WORK INSTRUCTION
Look through the records below for the line with "- SETUP_SLACK_MARGIN: 1.05 -> 0.57" and the line with "clock period = 3.83", then return those lines and all lines between, exactly.
--*--
==> build 29: inputs <==
// emaxi
module emaxi( 
   wr_wait, rd_wait, rr_access, rr_packet, m_axi_awid, m_axi_awaddr,
   m_axi_awlen, m_axi_awsize, m_axi_awburst, m_axi_awlock,
   m_axi_awcache, m_axi_awprot, m_axi_awqos, m_axi_awvalid, m_axi_wid,
   m_axi_wdata, m_axi_wstrb, m_axi_wlast, m_axi_wvalid, m_axi_bready,
   m_axi_arid, m_axi_araddr, m_axi_arlen, m_axi_arsize, m_axi_arburst,
   m_axi_arlock, m_axi_arcache, m_axi_arprot, m_axi_arqos,
   m_axi_arvalid, m_axi_rready,
   wr_access, wr_packet, rd_access, rd_packet, rr_wait, m_axi_aclk,
   m_axi_aresetn, m_axi_awready, m_axi_wready, m_axi_bid, m_axi_bresp,
   m_axi_bvalid, m_axi_arready, m_axi_rid, m_axi_rdata, m_axi_rresp,
   m_axi_rlast, m_axi_rvalid
   );
==> flow/config.mk <==
export PLATFORM = sky130hd
export DESIGN_NAME = emaxi
export DESIGN_NICKNAME = emaxi
export VERILOG_FILES = /design/flow/design.v
export SDC_FILE = /design/flow/constraint.sdc
export NUM_CORES = 4
export LEC_CHECK = 0
export CAP_MARGIN = 20
export CORE_MARGIN = 2
export CORE_UTILIZATION = 72
export CTS_CLUSTER_SIZE = 14
export PLACE_DENSITY_LB_ADDON = 0.25
export SETUP_SLACK_MARGIN = -0.15
export SLEW_MARGIN = 20
==> flow/constraint.sdc <==
create_clock -name core_clock -period 2.02 [get_ports {m_axi_aclk}]
set_input_delay 0.4040 -clock core_clock [delete_from_list [all_inputs] [get_ports {m_axi_aclk}]]
set_output_delay 0.4040 -clock core_clock [all_outputs]
set_load 0.01 [all_outputs]
run.sh (not shown) runs the stock make flow with config.mk's settings and CLKGATE_MAP_FILE=.
==> inputs of trial 20, as changes to build 29 <==
- ABC_AREA: not set -> 1
- CORE_UTILIZATION: 72 -> 57
- CTS_CLUSTER_SIZE: 14 -> not set
- PLACE_DENSITY_LB_ADDON: 0.25 -> not set
- SETUP_SLACK_MARGIN: -0.15 -> not set
- TNS_END_PERCENT: not set -> 5
==> flow/constraint.sdc (replaced) <==
create_clock -name core_clock -period 4.62 [get_ports {m_axi_aclk}]
set_input_delay 0.9240 -clock core_clock [delete_from_list [all_inputs] [get_ports {m_axi_aclk}]]
set_output_delay 0.9240 -clock core_clock [all_outputs]
set_load 0.01 [all_outputs]
==> notes <==
- Sequential power: build 29 is higher than trial 20 (about 130%).
- In trial 20 the hold slack is better than in build 29, by 0.24 ns.
- Global-route usage: build 29 is higher than trial 20 (17 points).
- Sequential cell count is the same in build 29 and trial 20.
- Trial 20 went through all stages and came out clean. Build 29 finished but fails on negative setup slack.
- Against build 29, the cell area of trial 20 is smaller by about 3%.
- Of trial 20 and build 29, trial 20 has the higher register-to-register slack (gap 2.5 ns).
## lascon_top
module lascon_top #(
    parameter int LASCON_VARIANT = 0
)(
    input  logic                                clk,
    input  logic                                rst,
    input  logic [2:0]                          mode_i,      
    input  logic [31:0]                         xof_len_i,   
    input  logic                                start_i,     
    input  logic                                abort_i,     
    output logic                                busy_o,      
    output logic                                done_o,      
    output logic                                tag_fail_o,  
    input  logic [63:0]                         s_axis_tdata,   
    input  logic [7:0]                          s_axis_tkeep,   
    input  logic [3:0]                          s_axis_tuser,   
    input  logic                                s_axis_tlast,   
    input  logic                                s_axis_tvalid,  
    output logic                                s_axis_tready,  
    output logic [63:0]                         m_axis_tdata,   
    output logic [7:0]                          m_axis_tkeep,   
    output logic [3:0]                          m_axis_tuser,   
    output logic                                m_axis_tlast,   
    output logic                                m_axis_tvalid,  
    input  logic                                m_axis_tready   
);
==> flow/config.mk <==
export PLATFORM = sky130hd
export DESIGN_NAME = lascon_top
export DESIGN_NICKNAME = lascon_top
export VERILOG_FILES = /design/flow/design.v
export SDC_FILE = /design/flow/constraint.sdc
export NUM_CORES = 4
export LEC_CHECK = 0
export CAP_MARGIN = 20
export CORE_MARGIN = 2
export CORE_UTILIZATION = 72
export CTS_CLUSTER_DIAMETER = 191
export CTS_CLUSTER_SIZE = 35
export PLACE_DENSITY = 0.81
export SLEW_MARGIN = 20
==> flow/constraint.sdc <==
create_clock -name core_clock -period 6.48 [get_ports {clk}]
set_input_delay 1.2960 -clock core_clock [delete_from_list [all_inputs] [get_ports {clk}]]
set_output_delay 1.2960 -clock core_clock [all_outputs]
set_load 0.01 [all_outputs]
run.sh (not shown) runs the stock make flow with config.mk's settings and CLKGATE_MAP_FILE=.
The first run stopped in 5_1_grt.
Rerun with:
--- a/flow/config.mk
+++ b/flow/config.mk
@@ -9,6 +9,4 @@
 export CORE_MARGIN = 2
-export CORE_UTILIZATION = 72
-export CTS_CLUSTER_DIAMETER = 191
-export CTS_CLUSTER_SIZE = 35
-export PLACE_DENSITY = 0.81
+export CORE_UTILIZATION = 43
+export SETUP_SLACK_MARGIN = 0.3
 export SLEW_MARGIN = 20
==> flow/constraint.sdc (replaced) <==
create_clock -name core_clock -period 4.35 [get_ports {clk}]
set_input_delay 0.8700 -clock core_clock [delete_from_list [all_inputs] [get_ports {clk}]]
set_output_delay 0.8700 -clock core_clock [all_outputs]
set_load 0.01 [all_outputs]
The changed run reached the layout checks and failed them: setup timing. Area after synthesis is unchanged. Die size increases by 66%. Synthesized cell count stays the same.

lascon_top again, from the RTL that the note above started with.
Settings: LEC_CHECK=0, CAP_MARGIN=35, CELL_PAD_IN_SITES_GLOBAL_PLACEMENT=3, CORE_ASPECT_RATIO=1.85, CORE_MARGIN=2, CORE_UTILIZATION=66, CTS_CLUSTER_SIZE=15, HOLD_SLACK_MARGIN=-0.03, PLACE_DENSITY=0.43, SETUP_SLACK_MARGIN=1.05, SLEW_MARGIN=20; clock period 5.37 ns.
The baseline never finished: it broke off in global placement without I/O.
Rerun with:
- CAP_MARGIN: 35 -> 20
- CELL_PAD_IN_SITES_GLOBAL_PLACEMENT: 3 -> not set
- CORE_ASPECT_RATIO: 1.85 -> not set
- CORE_UTILIZATION: 66 -> 57
- CTS_CLUSTER_SIZE: 15 -> not set
- HOLD_SLACK_MARGIN: -0.03 -> not set
- PLACE_DENSITY: 0.43 -> not set
- SETUP_SLACK_MARGIN: 1.05 -> 0.57
- clock period: 5.37 -> 3.79 ns (I/O delays scaled with it)
What happened:
- With this change the flow died in global routing
- synthesized cell count does not change
- area after synthesis does not change
- die size grows by 15%

lascon_top again, from the RTL that the note above started with.
==> flow/config.mk <==
export PLATFORM = sky130hd
export DESIGN_NAME = lascon_top
export DESIGN_NICKNAME = lascon_top
export VERILOG_FILES = /design/flow/design.v
export SDC_FILE = /design/flow/constraint.sdc
export NUM_CORES = 4
export LEC_CHECK = 0
export ABC_AREA = 1
export CAP_MARGIN = 35
export CELL_PAD_IN_SITES_DETAIL_PLACEMENT = 2
export CORE_MARGIN = 3
export CORE_UTILIZATION = 24
export GPL_ROUTABILITY_DRIVEN = 0
export GPL_TIMING_DRIVEN = 0
export PLACE_DENSITY_LB_ADDON = 0.21
export SLEW_MARGIN = 20
==> flow/constraint.sdc <==
create_clock -name core_clock -period 3.9 [get_ports {clk}]
set_input_delay 0.7800 -clock core_clock [delete_from_list [all_inputs] [get_ports {clk}]]
set_output_delay 0.7800 -clock core_clock [all_outputs]
set_load 0.01 [all_outputs]
The starting point ended with an error in global routing (5_1_grt).
Next try:
ABC_AREA = unset   (was 1)
CAP_MARGIN = 20   (was 35)
CELL_PAD_IN_SITES_DETAIL_PLACEMENT = unset   (was 2)
CORE_MARGIN = 2   (was 3)
CORE_UTILIZATION = 40   (was 24)
GPL_ROUTABILITY_DRIVEN = unset   (was 0)
GPL_TIMING_DRIVEN = unset   (was 0)
PLACE_DENSITY_LB_ADDON = unset   (was 0.21)
SETUP_SLACK_MARGIN = 0.3   (was unset)
clock period = 9.86 ns   (was 3.9 ns; I/O delays follow)
What happened: The changed run passed the timing, design-rule and antenna checks. Synthesized cell count is lower by 20%. Synthesized area hardly moves. Die area is lower by about 40%.
Next try:
ABC_AREA = 1   (was unset)
CORE_UTILIZATION = 57   (was 40)
CTS_CLUSTER_SIZE = 94   (was unset)
clock period = 3.83 ns   (was 9.86 ns; I/O delays follow)
What happened: The new run completed, yet does not pass: setup timing; worst hold slack is about the same; first-iteration DRC count grows by 53%; non-clock buffer count increases by 1036; clock skew fell by 4.8 ps; worst setup slack got worse by 2200 ps; critical path depth goes up by 11; via count went up by 24%; wire length goes down by 5.3%.
Next try:
ABC_AREA = unset   (was 1)
CORE_UTILIZATION = 59   (was 57)
CTS_CLUSTER_SIZE = unset   (was 94)
SETUP_SLACK_MARGIN = unset   (was 0.3)
clock period = 3.78 ns   (was 3.83 ns; I/O delays follow)
=> Now the flow never finished: it broke off in global routing (5_1_grt) with GRT-0116. Area after synthesis stays flat. Die size falls by a few percent. Synthesized cell count goes down by about a fifth.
--*--
ANSWER TO THIS TASK
- SETUP_SLACK_MARGIN: 1.05 -> 0.57
- clock period: 5.37 -> 3.79 ns (I/O delays scaled with it)
What happened:
- With this change the flow died in global routing
- synthesized cell count does not change
- area after synthesis does not change
- die size grows by 15%

lascon_top again, from the RTL that the note above started with.
==> flow/config.mk <==
export PLATFORM = sky130hd
export DESIGN_NAME = lascon_top
export DESIGN_NICKNAME = lascon_top
export VERILOG_FILES = /design/flow/design.v
export SDC_FILE = /design/flow/constraint.sdc
export NUM_CORES = 4
export LEC_CHECK = 0
export ABC_AREA = 1
export CAP_MARGIN = 35
export CELL_PAD_IN_SITES_DETAIL_PLACEMENT = 2
export CORE_MARGIN = 3
export CORE_UTILIZATION = 24
export GPL_ROUTABILITY_DRIVEN = 0
export GPL_TIMING_DRIVEN = 0
export PLACE_DENSITY_LB_ADDON = 0.21
export SLEW_MARGIN = 20
==> flow/constraint.sdc <==
create_clock -name core_clock -period 3.9 [get_ports {clk}]
set_input_delay 0.7800 -clock core_clock [delete_from_list [all_inputs] [get_ports {clk}]]
set_output_delay 0.7800 -clock core_clock [all_outputs]
set_load 0.01 [all_outputs]
The starting point ended with an error in global routing (5_1_grt).
Next try:
ABC_AREA = unset   (was 1)
CAP_MARGIN = 20   (was 35)
CELL_PAD_IN_SITES_DETAIL_PLACEMENT = unset   (was 2)
CORE_MARGIN = 2   (was 3)
CORE_UTILIZATION = 40   (was 24)
GPL_ROUTABILITY_DRIVEN = unset   (was 0)
GPL_TIMING_DRIVEN = unset   (was 0)
PLACE_DENSITY_LB_ADDON = unset   (was 0.21)
SETUP_SLACK_MARGIN = 0.3   (was unset)
clock period = 9.86 ns   (was 3.9 ns; I/O delays follow)
What happened: The changed run passed the timing, design-rule and antenna checks. Synthesized cell count is lower by 20%. Synthesized area hardly moves. Die area is lower by about 40%.
Next try:
ABC_AREA = 1   (was unset)
CORE_UTILIZATION = 57   (was 40)
CTS_CLUSTER_SIZE = 94   (was unset)
clock period = 3.83 ns   (was 9.86 ns; I/O delays follow)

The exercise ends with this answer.